Another ausome thing is our eye for detail (like how, when I saw the “Ausome Things” Flashblog request, the first thing that stood out in a wall of text was the word “Ausome”). Coworkers used to joke at a previous job that they could pour over a computer screen for hours looking for a bug, but that I would see it instantly. That wasn’t quite true, although sometimes seeing the world differently and being focused on details gave me an advantage in finding the problems. In fact, one of the struggles I’ve had at some jobs is convincing people that if I see a problem, there really is a problem. In the networking world, often badly configured networks seem to sort of work, but “sort of” isn’t the same as “working as they are supposed to work.” I can’t always explain why I know something is wrong, but often with networking, I know something is wrong and know what the fix is. Yet, it can be difficult to try to convince a coworker who expects me to notice problems in the same way he does. Sometimes the problem is obvious to me, just clearly evident. But it’s not to others (I’m sure it works the other way plenty of the time too – hence why we need all types of people). But they don’t see me struggling or working to notice it, so they sometimes think my opinion is unfounded or not based on strong evidence, particularly when I spot something wrong after only a few moments with the networking element and they’ve spent days or years working with it. But, over time, coworkers have learned that, yes, when I notice a problem, it really is broken!
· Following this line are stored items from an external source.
This design comes from an exercise in tuning for small area on the open sky130 flow, not from production work.
Function was checked by simulation only, so behaviour that the tests miss may differ from the original.
Power is estimated from default activity; no workload was simulated.

[flow/constraint.sdc]
create_clock -name core_clock -period 10.0 [get_ports {clk}]
set_input_delay 2.0000 -clock core_clock [delete_from_list [all_inputs] [get_ports {clk}]]
set_output_delay 2.0000 -clock core_clock [all_outputs]
set_load 0.01 [all_outputs]
[flow/config.mk]
export PLATFORM = sky130hd
export DESIGN_NAME = umps_chardev
export DESIGN_NICKNAME = umps_chardev
export VERILOG_FILES = /design/flow/design.v
export SDC_FILE = /design/flow/constraint.sdc
export NUM_CORES = 4
export LEC_CHECK = 0
export CAP_MARGIN = 20
export CORE_MARGIN = 2
export CORE_UTILIZATION = 55
export CTS_BUF_LIST = sky130_fd_sc_hd__clkbuf_8
export CTS_CLUSTER_DIAMETER = 70
export CTS_CLUSTER_SIZE = 15
export PLACE_DENSITY = 0.75
export SLEW_MARGIN = 20
[flow/flow/run.sh]
#!/bin/bash
set -euo pipefail
bash standard.sh finish "BUFFER_PORTS_ARGS=-buffer_cell sky130_fd_sc_hd__buf_1" > flow_make.log 2>&1
[flow/design.v]
module umps_chardev (
    input  wire        clk,
    input  wire        rst,           
    input  wire [7:0]  clock_rate,    
    input  wire        tick,          
    input  wire        req_valid,
    input  wire        req_write,
    input  wire [7:0]  req_addr,      
    input  wire [31:0] req_wdata,
    output reg         rvalid,
    output reg  [31:0] rdata,
    input  wire [15:0] working,       
    input  wire [7:0]  rx_valid,      
    input  wire [63:0] rx_data,
    output wire [7:0]  rx_ready,
    output reg  [7:0]  prn_valid,     
    output wire [63:0] prn_data,
    output reg  [7:0]  tx_valid,      
    output wire [63:0] tx_data,
    output wire [4:0]  ip             
);
    wire       do_write = req_valid & req_write;
    wire       do_read  = req_valid & ~req_write;
    wire       hit_prn  = req_addr[7:5] == 3'b011;    
    wire       hit_term = req_addr[7:5] == 3'b100;    
    wire [2:0] dev      = req_addr[4:2];
    wire [1:0] idx      = req_addr[1:0];
    wire [7:0] opcode   = req_wdata[7:0];
    wire       op_reset = opcode == 8'd0;
    wire       op_ack   = opcode == 8'd1;
    wire       op_char  = opcode == 8'd2;
    wire [31:0] wbus = rst ? 32'd0 : req_wdata;
    reg [63:0] tod;
    always @(posedge clk) begin
        if (rst)
            tod <= 64'd0;
        else
            tod <= tod + {63'd0, tick};
    end
    wire [16:0] now = tod[16:0];
    wire [16:0] cr      = {9'd0, clock_rate};
    wire [16:0] lat80   = cr * 17'd80;
    reg  [16:0] lat_m1;
    always @(*) begin
        case ({hit_term, op_char})
            2'b00:   lat_m1 = cr * 17'd40  - 17'd1;    
            2'b01:   lat_m1 = cr * 17'd8   - 17'd1;    
            2'b10:   lat_m1 = cr * 17'd400 - 17'd1;    
            default: lat_m1 = lat80        - 17'd1;    
        endcase
    end
    wire [16:0] dl_new   = now + lat_m1;    
    wire [16:0] dl_retry = now + lat80;     
    function [3:0] opdec;                   
        input [7:0] op;
        reg z;
        begin
            z = ~|op[7:2];
            opdec = {~z | (op[1] & op[0]), z & op[1] & ~op[0],
                     z & ~op[1] & op[0], z & ~op[1] & ~op[0]};
        end
    endfunction
    function pend_of;
        input [3:0] d;
        input       busy;
        input       e;
        pend_of = ~busy & ~d[1] & ~(d[0] & e);
    endfunction
    reg  [31:0] p_cmd   [0:7];
    reg  [31:0] p_data0 [0:7];
    reg  [16:0] p_dl    [0:7];
    reg  [7:0]  p_busy;
    wire [7:0]  pend6;
    wire [2:0]  p_code  [0:7];
    reg  [31:0] t_rcmd  [0:7];
    reg  [31:0] t_tcmd  [0:7];
    reg  [16:0] t_rdl   [0:7];    
    reg  [16:0] t_tdl   [0:7];
    reg  [7:0]  t_rbusy;
    reg  [7:0]  t_tbusy;
    reg  [7:0]  t_rxfull;
    reg  [7:0]  t_rxbyte [0:7];
    wire [7:0]  pend7;
    wire [15:0] r_stat  [0:7];
    wire [15:0] x_stat  [0:7];
    wire [7:0]  x_byte;           
    assign ip       = {|pend7, |pend6, 3'b000};
    assign rx_ready = ~t_rxfull;
    wire op_busy = op_reset | op_char;    
    genvar g;
    generate
        for (g = 0; g < 8; g = g + 1) begin : dv
            wire [3:0] pd   = opdec(p_cmd[g][7:0]);
            wire p_sel  = do_write & hit_prn & (dev == g) & ~p_busy[g];
            wire p_wcmd = p_sel & (idx == 2'd1);
            wire p_wdat = p_sel & (idx == 2'd2);
            wire p_done = tick & p_busy[g] & (now == p_dl[g]);
            wire p_char = p_cmd[g][1];      
            wire p_e    = p_dl[g][16];      
            assign prn_data[8*g +: 8] = p_data0[g][7:0];
            assign pend6[g]  = pend_of(pd, p_busy[g], p_e);
            assign p_code[g] = p_busy[g] ? 3'd3 :
                               pd[3]     ? 3'd2 :
                               (pd[2] & p_e) ? 3'd4 : 3'd1;
            always @(posedge clk) begin
                if (rst | p_wcmd) p_cmd[g]   <= wbus;
                if (rst | p_wdat) p_data0[g] <= wbus;
                if (p_wcmd)       p_dl[g]     <= dl_new;
                else if (p_done)  p_dl[g][16] <= p_char & ~working[g];
                if (rst)          p_dl[g][16] <= 1'b1;
            end
            always @(posedge clk) begin
                if (rst) begin
                    p_busy[g]    <= 1'b0;
                    prn_valid[g] <= 1'b0;
                end else begin
                    prn_valid[g] <= p_done & p_char & working[g];
                    if (p_wcmd)
                        p_busy[g] <= op_busy;
                    else if (p_done)
                        p_busy[g] <= 1'b0;
                end
            end
            wire [3:0] rd_ = opdec(t_rcmd[g][7:0]);
            wire r_wcmd = do_write & hit_term & (dev == g) & (idx == 2'd1) & ~t_rbusy[g];
            wire r_due  = tick & t_rbusy[g] & (now == t_rdl[g]);
            wire r_char = t_rcmd[g][1];
            wire r_retry = r_due & r_char & ~t_rxfull[g];
            wire r_take  = r_due & r_char & t_rxfull[g] & working[8+g];
            wire r_e     = t_rdl[g][16];
            assign pend7[g] = pend_of(rd_, t_rbusy[g], r_e) |
                              pend_of(opdec(t_tcmd[g][7:0]), t_tbusy[g], t_tdl[g][16]);
            assign r_stat[g] = t_rbusy[g] ? 16'd3 :
                               rd_[3]     ? 16'd2 :
                               rd_[2]     ? (r_e ? 16'd4 : {t_rdl[g][7:0], 8'd5}) :
                                            16'd1;
            always @(posedge clk) begin
                if (rst | r_wcmd) t_rcmd[g] <= wbus;
                if (r_wcmd)       t_rdl[g]  <= dl_new;
                else if (r_retry) t_rdl[g]  <= dl_retry;
                else if (r_due)   t_rdl[g]  <= {r_char & ~working[8+g], t_rdl[g][15:8], t_rxbyte[g]};
                if (rst)          t_rdl[g][16] <= 1'b1;
            end
            always @(posedge clk) begin
                if (rst)
                    t_rbusy[g] <= 1'b0;
                else if (r_wcmd)
                    t_rbusy[g] <= op_busy;
                else if (r_due & ~r_retry)
                    t_rbusy[g] <= 1'b0;
            end
            always @(posedge clk) begin
                if (rst)
                    t_rxfull[g] <= 1'b0;
                else if (r_take)
                    t_rxfull[g] <= 1'b0;
                else if (rx_valid[g])
                    t_rxfull[g] <= 1'b1;
                if (rx_valid[g] & ~t_rxfull[g])
                    t_rxbyte[g] <= rx_data[8*g +: 8];
            end
            wire [3:0] xd   = opdec(t_tcmd[g][7:0]);
            wire x_wcmd = do_write & hit_term & (dev == g) & (idx == 2'd3) & ~t_tbusy[g];
            wire x_done = tick & t_tbusy[g] & (now == t_tdl[g]);
            wire x_char = t_tcmd[g][1];
            wire x_e    = t_tdl[g][16];
            assign tx_data[8*g +: 8] = t_tcmd[g][15:8];
            assign x_byte[g] = ~t_tbusy[g] & xd[2];
            assign x_stat[g] = t_tbusy[g] ? 16'd3 :
                               xd[3]      ? 16'd2 :
                               xd[2]      ? {t_tcmd[g][15:8], 5'd0, 2'b10, ~x_e} :
                                            16'd1;
            always @(posedge clk) begin
                if (rst | x_wcmd) t_tcmd[g] <= wbus;
                if (x_wcmd)       t_tdl[g]     <= dl_new;
                else if (x_done)  t_tdl[g][16] <= x_char & ~working[8+g];
                if (rst)          t_tdl[g][16] <= 1'b1;
            end
            always @(posedge clk) begin
                if (rst) begin
                    t_tbusy[g]  <= 1'b0;
                    tx_valid[g] <= 1'b0;
                end else begin
                    tx_valid[g] <= x_done & x_char & working[8+g];
                    if (x_wcmd)
                        t_tbusy[g] <= op_busy;
                    else if (x_done)
                        t_tbusy[g] <= 1'b0;
                end
            end
        end
    endgenerate
    wire [7:0] dsel;
    assign dsel = 8'd1 << dev;
    wire [3:0] isel;
    assign isel = 4'd1 << idx;
    reg [31:0] rd_mux;
    integer k;
    always @(*) begin
        rd_mux = 32'd0;
        for (k = 0; k < 8; k = k + 1) begin
            rd_mux = rd_mux
                | ({32{hit_prn  & dsel[k] & isel[0]}} & {29'd0, p_code[k]})
                | ({32{hit_prn  & dsel[k] & isel[1]}} & p_cmd[k])
                | ({32{hit_prn  & dsel[k] & isel[2]}} & p_data0[k])
                | ({32{hit_term & dsel[k] & isel[0]}} & {16'd0, r_stat[k]})
                | ({32{hit_term & dsel[k] & isel[1]}} & t_rcmd[k])
                | ({32{hit_term & dsel[k] & isel[2]}} & {29'd0, x_stat[k][2:0]})
                | ({32{hit_term & dsel[k] & isel[3]}} & t_tcmd[k])
                | ({32{hit_term & dsel[k] & isel[2] & x_byte[k]}} & {16'd0, t_tcmd[k][15:8], 8'd0});
        end
        rd_mux = rd_mux
            | ({32{req_addr == 8'd160}} & tod[31:0])
            | ({32{req_addr == 8'd161}} & tod[63:32])
            | ({32{req_addr == 8'd165}} & {24'd0, pend6})
            | ({32{req_addr == 8'd166}} & {24'd0, pend7});
    end
    always @(posedge clk) begin
        rvalid <= do_read & ~rst;
        rdata  <= rd_mux;
    end
endmodule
My wife’s ausomeness is her ability to visualize assemblies. Whereas I might make a mechanical device by trial and error (“Oh, that didn’t work. Let me try this…”), she has a comprehensive design in her head – and sees the strong points and weak points of the design and how forces will impact it, long before she lays her hands on the raw materials for the device. In fact, this is so natural to her that she’s sometimes confused when I explain that I can’t see what she’s trying to explain. I’ve lost count of the times she’s told me or a mechanically gifted neighbor, “I wouldn’t do it that way…” and we’ve went ahead and ignored her advice – only to discover later, when it’s much harder to fix, that, yes, she was right. We just couldn’t see what she saw instantly!
That’s the last ausomeness I want to write about today: our uniqueness. Not only are autistic people different from non-autistic people, but we’re also different from each other. While my wife has amazing mechanical visualization abilities, I don’t. We’re all different from each other, and that includes the ausome things.